Headline: “Victims say power structure at St. Paul’s fostered decades of sexual abuse”

Following on the heels of allegations of recent sexual abuse of students by fellow students at a New Hampshire Episcopal School comes new information about decades long mishandling of student sexual abuse by adults at the school.

The Concord Monitor has two articles based on interviews with former students.

Victims say power structure at St. Paul’s fostered decades of sexual abuse

Going against the power structure was never an option at St. Paul’s School, where everyone from faculty members – known as masters – on down to first-year students understood their social standing.

Good students never questioned authority because they knew their success depended on a strict compliance with and respect for an institution, which had graduated some of the most prominent financial and political leaders in the nation. The rules were clear to several former St. Paul’s students who were sexually assaulted during their time on campus, they said.

“You don’t have a school that makes you refer to teachers as masters that isn’t very much aware of its own power structure. There was no question these people had our futures in their hands. If you were a good boy, you went to Yale or Harvard. Otherwise, you could face a great detriment,” said alumnus Biff Mithoefer, who attended St. Paul’s in the late 1960s.

While the educational experience was altogether positive, Mithoefer said dark secrets lurked in the school’s residential buildings, where students were groomed and subjected to horrific abuses by faculty members entrusted with their care.

Survivor sheds decades of silence

Udaloy was one of the first girls to attend St. Paul’s. She was 14 years old when her parents enrolled her in the elite prep school in 1972, a year after St. Paul’s began accepting girls full-time. …

For Udaloy, life at St. Paul’s was altogether positive in her first two years at the institution. However, it’s near impossible for her to see those initial experiences with much clarity today. The sexual abuse she suffered at the hands of Edward Lawrence “Larry” Katzenbach III during her senior year is what she remembers most about St. Paul’s.

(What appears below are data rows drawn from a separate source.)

File: config.mk
export PLATFORM = sky130hd
export DESIGN_NAME = dmem_arbiter
export DESIGN_NICKNAME = d
export VERILOG_FILES = /design/src/rtl/dmem_arbiter.sv
export SDC_FILE = /design/constraint.sdc
export NUM_CORES = 1
export LEC_CHECK = 0
export CORE_MARGIN = 1.5
export CORE_UTILIZATION = 19
export DETAILED_ROUTE_END_ITERATION = 8
export GPL_ROUTABILITY_DRIVEN = 0
export PLACE_DENSITY = 0.75
export SYNTH_ARGS = -nofsm -noshare
export SYNTH_HDL_FRONTEND = slang
export SYNTH_SLANG_ARGS = --single-unit
File: constraint.sdc
create_clock -name CLK -period 1.32 [get_ports CLK]
set_clock_uncertainty 0.15 [all_clocks]
set_input_delay 0.132 -clock CLK [delete_from_list [all_inputs] [get_ports CLK]]
set_output_delay 0.132 -clock CLK [all_outputs]
set_load 0.02 [all_outputs]
File: src/rtl/dmem_arbiter.sv
// Two-port arbiter for the single-port data memory: CPU (C) has default priority,
// a saturating wait counter bounds debug-port (D) starvation, and d_lock gives D burst ownership.
module dmem_arbiter #(
  parameter int AW       = 8,
  parameter int DW       = 16,
  parameter int MAX_WAIT = 4,
  localparam int WW      = (MAX_WAIT > 0) ? $clog2(MAX_WAIT + 1) : 1
) (
  input  logic          CLK,
  input  logic          rst,
  input  logic          c_req,
  input  logic          c_we,
  input  logic [AW-1:0] c_addr,
  input  logic [DW-1:0] c_wdata,
  output logic          c_gnt,
  output logic          c_stall,
  output logic          c_rvalid,
  output logic [DW-1:0] c_rdata,
  input  logic          d_req,
  input  logic          d_we,
  input  logic          d_lock,
  input  logic [AW-1:0] d_addr,
  input  logic [DW-1:0] d_wdata,
  output logic          d_gnt,
  output logic          d_rvalid,
  output logic [DW-1:0] d_rdata,
  output logic          m_en,
  output logic          m_we,
  output logic [AW-1:0] m_addr,
  output logic [DW-1:0] m_wdata,
  input  logic [DW-1:0] m_rdata,
  output logic          dbg_locked,
  output logic [WW-1:0] dbg_wait_cnt
);

  // Handshake: a port's req/we/addr/wdata are held until its gnt; gnt in the same
  // cycle means the access reaches memory this cycle; read data returns with
  // rvalid exactly one cycle later.

  typedef enum logic {SHARED = 1'b0, D_LOCK = 1'b1} state_t;

  localparam logic [WW-1:0] MAX_W = WW'(MAX_WAIT);

  state_t        state;
  logic [WW-1:0] wait_cnt;
  logic          rd_pend;
  logic          rd_owner;

  always_comb begin
    c_gnt = 1'b0;
    d_gnt = 1'b0;
    if (rst) begin
      if (state == D_LOCK) begin
        d_gnt = d_req;
      end else begin
        d_gnt = d_req & (~c_req | (wait_cnt >= MAX_W));
        c_gnt = c_req & ~d_gnt;
      end
    end
  end

  assign c_stall = rst & c_req & ~c_gnt;

  // Memory side is zero whenever nobody holds a grant.
  assign m_en    = c_gnt | d_gnt;
  assign m_we    = d_gnt ? d_we    : (c_gnt & c_we);
  assign m_addr  = d_gnt ? d_addr  : (c_gnt ? c_addr  : '0);
  assign m_wdata = d_gnt ? d_wdata : (c_gnt ? c_wdata : '0);

  assign c_rvalid = rd_pend & ~rd_owner;
  assign d_rvalid = rd_pend & rd_owner;
  assign c_rdata  = c_rvalid ? m_rdata : '0;
  assign d_rdata  = d_rvalid ? m_rdata : '0;

  assign dbg_locked   = (state == D_LOCK);
  assign dbg_wait_cnt = wait_cnt;

  always_ff @(posedge CLK or negedge rst) begin
    if (!rst) begin
      state    <= SHARED;
      wait_cnt <= '0;
      rd_pend  <= 1'b0;
      rd_owner <= 1'b0;
    end else begin
      rd_pend  <= m_en & ~m_we;
      rd_owner <= d_gnt;

      if (d_gnt | ~d_req) begin
        wait_cnt <= '0;
      end else if (wait_cnt < MAX_W) begin
        wait_cnt <= wait_cnt + 1'b1;
      end

      // The cycle in which d_lock drops is still D-owned; SHARED resumes after it.
      case (state)
        SHARED:  if (d_gnt & d_lock) state <= D_LOCK;
        D_LOCK:  if (!d_lock)        state <= SHARED;
        default:                     state <= SHARED;
      endcase
    end
  end

endmodule

Yosys cells after proc, flatten, opt, wreduce, memory -nomap -nowiden. Index checks and enable logic that the tools add are counted.

Bits in registers: 6. Input bits: 71. Output and inout port bits: 67. Logic and storage cells: 43.

$add $sub $neg: 1. Order comparisons: 2. Multiplexer cells: 16. Bitwise gates (word level): 19. Reductions and logical operators: 1.

Operators by type and width (number): two-way mux 16 bit (4); two-way mux 8 bit (2); AND 1 bit (9); two-way mux 1 bit (7); inverter 1 bit (7); two-way mux 3 bit (2); adder 3 x 1 -> 3 bit, second input constant (1); greater-or-equal comparator 3 bit, second input constant (1); < comparator 3 bit, second input constant (1); bitwise OR 1 bit (3); one-hot mux 1 bit (2 select lines) (1); nonzero test 2 bit (1).

Depth between registers and ports, before layout. Gate-level depths: netlist of the first run.

Depth after elaboration: 11. Depth in mapped cells: 4. Mapped depth without buffers: 3.

Worst setup path after synthesis of the first run. No wires, ideal clock.

Path kind: reg-to-output. Start: register wait_cnt[2] (netlist: dbg_wait_cnt[2]). End: output port m_wdata[10]. Arrival time: 1.399 ns. Required time: 1.038 ns. Setup slack: -0.361 ns. Stages on the path, launching flop included: 5. Path through: dfrtp_1 nand2_2 nor3b_4 buf_6 a22o_1.

Cells in the longest elaborated chain, start to end: 9. Elaborated cells between the ends (all ways): 11. Those cells by class: order compare: 1; mux: 6; bitwise: 4.

RTL lines: start: declaration (RTL line 45) `logic [WW-1:0] wait_cnt;`; start signal: assignment (RTL line 91) `wait_cnt <= wait_cnt + 1'b1;`; greater-or-equal comparator 3 bit (RTL line 56) `d_gnt = d_req & (~c_req | (wait_cnt >= MAX_W));`; bitwise OR 1 bit (RTL line 56); AND 1 bit (RTL line 56); inverter 1 bit (RTL line 57) `c_gnt = c_req & ~d_gnt;`; AND 1 bit (RTL line 57); two-way mux 1 bit (RTL line 53) `if (state == D_LOCK) begin`; two-way mux 1 bit (RTL line 52) `if (rst) begin`; net c_gnt (RTL line 15) `output logic c_gnt,`; two-way mux 16 bit (2 in a row) (RTL line 68) `assign m_wdata = d_gnt ? d_wdata : (c_gnt ? c_wdata : '0);`; end: declaration (RTL line 30) `output logic [DW-1:0] m_wdata,`.

The timed path passes the listed nets, and every way through them passes these cells.

Worst setup path in the final report of the first run.
Start: register state (netlist: dbg_locked). End: output port m_wdata[3].

Cells in the longest elaborated chain, start to end: 4. Elaborated cells between the ends (all ways): 6. Those cells by class: mux: 6.

RTL lines: start: declaration (RTL line 44) `state_t state;`; start signal: assignment (RTL line 80) `state <= SHARED;`; start signal: assignment (RTL line 96) `SHARED: if (d_gnt & d_lock) state <= D_LOCK;`; start signal: assignment (RTL line 97) `D_LOCK: if (!d_lock) state <= SHARED;`; two-way mux 1 bit (RTL line 53); two-way mux 1 bit (RTL line 52); two-way mux 16 bit (RTL line 68); two-way mux 16 bit * (RTL line 68).

Every way passes the cells marked *; elsewhere a longest branch is shown, timed or not.

==> run summary, run 1 <==
run status -> finished with violations
failing checks -> negative setup slack
GR Util All Layers -> 16.66%
Max Fclk -> 546.0 MHz
core area -> 4029 um^2
CTS Root Cell -> clkbuf_8
nets -> 335
worst min path class -> in2reg
fin crit period -> 1.831 ns
TritonCTS clock tree -> done
IO Pins -> 138
Worst-Skew Late Latency -> 0.22 ns
Die Area -> 4647 um^2
Yosys cell types -> 26
vias -> 1431
Die Ht -> 68.17 um
reg-to-reg startpoint -> dbg_wait_cnt[2]
Synth Warn # -> 0
Detailed Place HPWL -> 3192 um
Critical Path Start -> dbg_locked
final hold viol count -> 0
power density cells -> 543.6 nW/um^2
ratio of cells with drive above 1 in the final layout -> 64.37%
maximum fanout along the worst path -> 13
First-pass DRT Iterations -> 4
Fillers -> 282
Fin Setup TNS -> -20.93 ns
Std-Cell Rows -> 23
drt drc -> 0
Max Slew Vio Count -> 0
CTS H-tree depth -> 1
RSZ-0062 raised after global routing -> yes
Reg-to-Reg End -> rd_pend
Worst Path Required -> 1.04 ns
Worst Max-Slew Pin Slew -> 0.1866 ns
Leak -> 1.426 nW
clock buffer depth -> 2
Starting Density -> 20.03%
vias per inst -> 4.601
initial antenna violation count -> 0
Clock transition at path regs -> 0.03 ns
main flop type after synthesis -> dfrtp_1
TritonCTS Sinks -> 6
Mapped Avg Cell Area -> 8.868 um^2
n_diodes -> 0
DRT iter0 DRCs -> 22
#FFs+latches synth -> 6
Mapped Cells -> 91
Inserted Clock Buffers -> 3
final WL -> 4553 um
synth-to-layout area growth -> 271.3%
Mapped Area -> 807.0 um^2
VDD IR max -> 0.5898 mV
first-pass GRT wire length -> 5851 um
final setup margin -> -0.5114 ns
CP Class -> reg2out
fin crit share -> 138.7%
WL/cell -> 14.64 um
sequential area share after synthesis -> 18.60%
R2R setup slack -> -0.23 ns
worst setup path endpoint -> m_wdata[3]
critical path startpoint category -> flip-flop
FF-to-FF path depth -> 6
CP arrival -> 1.55 ns
Syn Nets -> 163
Setup Viol. Count Final -> 65
number of flops mapped to enable cells by yosys -> 0
pin count of the biggest net entering global routing -> 27
Total Power -> 1.629 mW
count of antenna-violating nets left after detailed routing -> 0
MaxCap Viol Count -> 0
GRT overflow -> 0
vias in the first global route -> 1306
Die W -> 68.17 um
Critical Path End Type -> output pin
Post-synth ARST share -> 100.0%
Port Buffer Count -> 137
Rel. slew slack -> 87.20%
[how the worst min path moves through the flow]
stage               startpoint    endpoint  slack [ns]  cells after the start
finish                  d_lock  dbg_locked        0.29                      2
global route            d_lock  dbg_locked        0.31                      2
CTS                     d_lock  dbg_locked        0.29                      2
detailed placement         rst    rd_owner        0.35                      2
global placement           rst    rd_owner        0.33                      2
floorplan                  rst  dbg_locked       -0.31                      0
[timing repair]
action                                  4_1_cts  5_1_grt
hold buffers                                  1        0
endpoints found under the hold margin         6        0
cloned                                        2        4
endpoints found under the setup margin       71       66
setup buffers                                12        4
pin swaps                                     7       15
resized for setup                           349       76
[layout make-up]
type                            instances  area (um^2)  share of cell area (%)
Sequential cell                         6        152.6                   5.094
Timing Repair Buffer                  175         1852                   61.80
Tap cell                               50        62.56                   2.088
Clock buffer                            3        41.29                   1.378
Multi-Input combinational cell         77        888.4                   29.65
[per-stage QoR]
stage	util (%)	instances	setup slack (ns)	hold WS, ns	area, um^2
finish	74.38	311	-0.5114	0.2937	2997
CTS	65.96	304	-0.5302	0.2916	2658
floorplan	-	91	-0.2501	-0.3136	1002
detailed placement	62.92	287	-0.9878	0.3477	2535
global route	74.38	311	-0.5641	0.3065	2997
global placement	62.92	287	-0.9505	0.3300	2535
[power by group]
group / switching (mW) / internal [mW] / leakage (nW)
Clock: 0.0757 / 0.195 / 0.0216
Sequential: 0.0164 / 0.202 / 0.0763
Combinational: 0.444 / 0.695 / 1.33
Total: 0.536 / 1.09 / 1.43
[per-layer routing]
metal / global-route usage (%) / wire length (um) / up-vias
met5: 0 / 0 / -
met3: 5.099 / 496 / 5
met2: 30.95 / 2354 / 85
met4: 5.250 / 46 / 0
li1: - / - / 693
met1: 17.79 / 1655 / 648
[critical path, cell delays in order (launching register included)]
cell and delay [ns]:
dfrtp_2 0.42, nor3b_4 0.25, nor2_4 0.08, clkbuf_16 0.18, a22o_4 0.26, buf_6 0.13
[registers in the layout (all words and copies together), names as in the netlist]
name and flops:
rd_pend 1, rd_owner 1, dbg_locked 1, dbg_wait_cnt 3
[synthesized netlist by cell type, types with 2 or more instances]
| library cell | count | area share (%) |
|---|---|---|
| a22o_1 | 20 | 22 |
| a22o_2 | 4 | 5.0 |
| and2_1 | 17 | 13 |
| and3_1 | 16 | 12 |
| buf_6 | 5 | 7.0 |
| clkbuf_1 | 2 | 0.93 |
| dfrtp_1 | 6 | 19 |
| nand2_1 | 2 | 0.93 |
| nor3b_1 | 2 | 1.9 |
[kinds of logic after synthesis]
group / count (synthesis) / share of synthesized area (%)
flip-flops: 6 / 18.60
AO/OA/AOI/OAI: 28 / 31.01
AND/OR/NAND/NOR: 46 / 37.99
buffers and inverters: 8 / 8.526
adder cells (fa/ha/maj): 1 / 1.550
XOR/XNOR: 1 / 1.085
multiplexers: 1 / 1.240
[cell usage in the layout (no fill, tap or decap), types with 3 or more instances in the layout]
cell type and count:
clkdlybuf4s50_1 67, and3_4 14, dfrtp_1 4, and2_4 17, a22o_4 18, dlygate4sd2_1 5
buf_2 10, clkbuf_8 3, buf_4 13, a22o_1 6, buf_12 3, buf_6 69
nand2_2 3
Note: power is estimated with default switching activity, not from simulation.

Udaloy and other victims had found their voice after years of silence. However, St. Paul’s leaders weren’t interested in taking any action that could harm the school’s reputation, especially in cases where the accused were no longer employed, she said. “The company line at the time was ‘this is all ancient history,’ and ‘nothing like that could be happening now,’ ” Udaloy said in a recent interview. “The response from the school in the 2000 to 2002 time frame was every bit as abusive as the original attacks on the students.”

Without any recourse, victims’ statements of abuse by faculty were filed away for another 16 years. An investigation was conducted by the law firm of Ropes & Gray, but alumni who brought the matter to the school’s attention said they never saw any reports, findings or conclusions from that probe. Allegations at that time were not properly investigated, and while one notable teacher was removed from the school, St. Paul’s never said why, a 2017 report shows. Present-day administrators have since acknowledged that St. Paul’s failed to protect its former students from sexual abuse by adults entrusted with their care.

Two months ago the school issued a 73-page report of staff sexual abuse of students.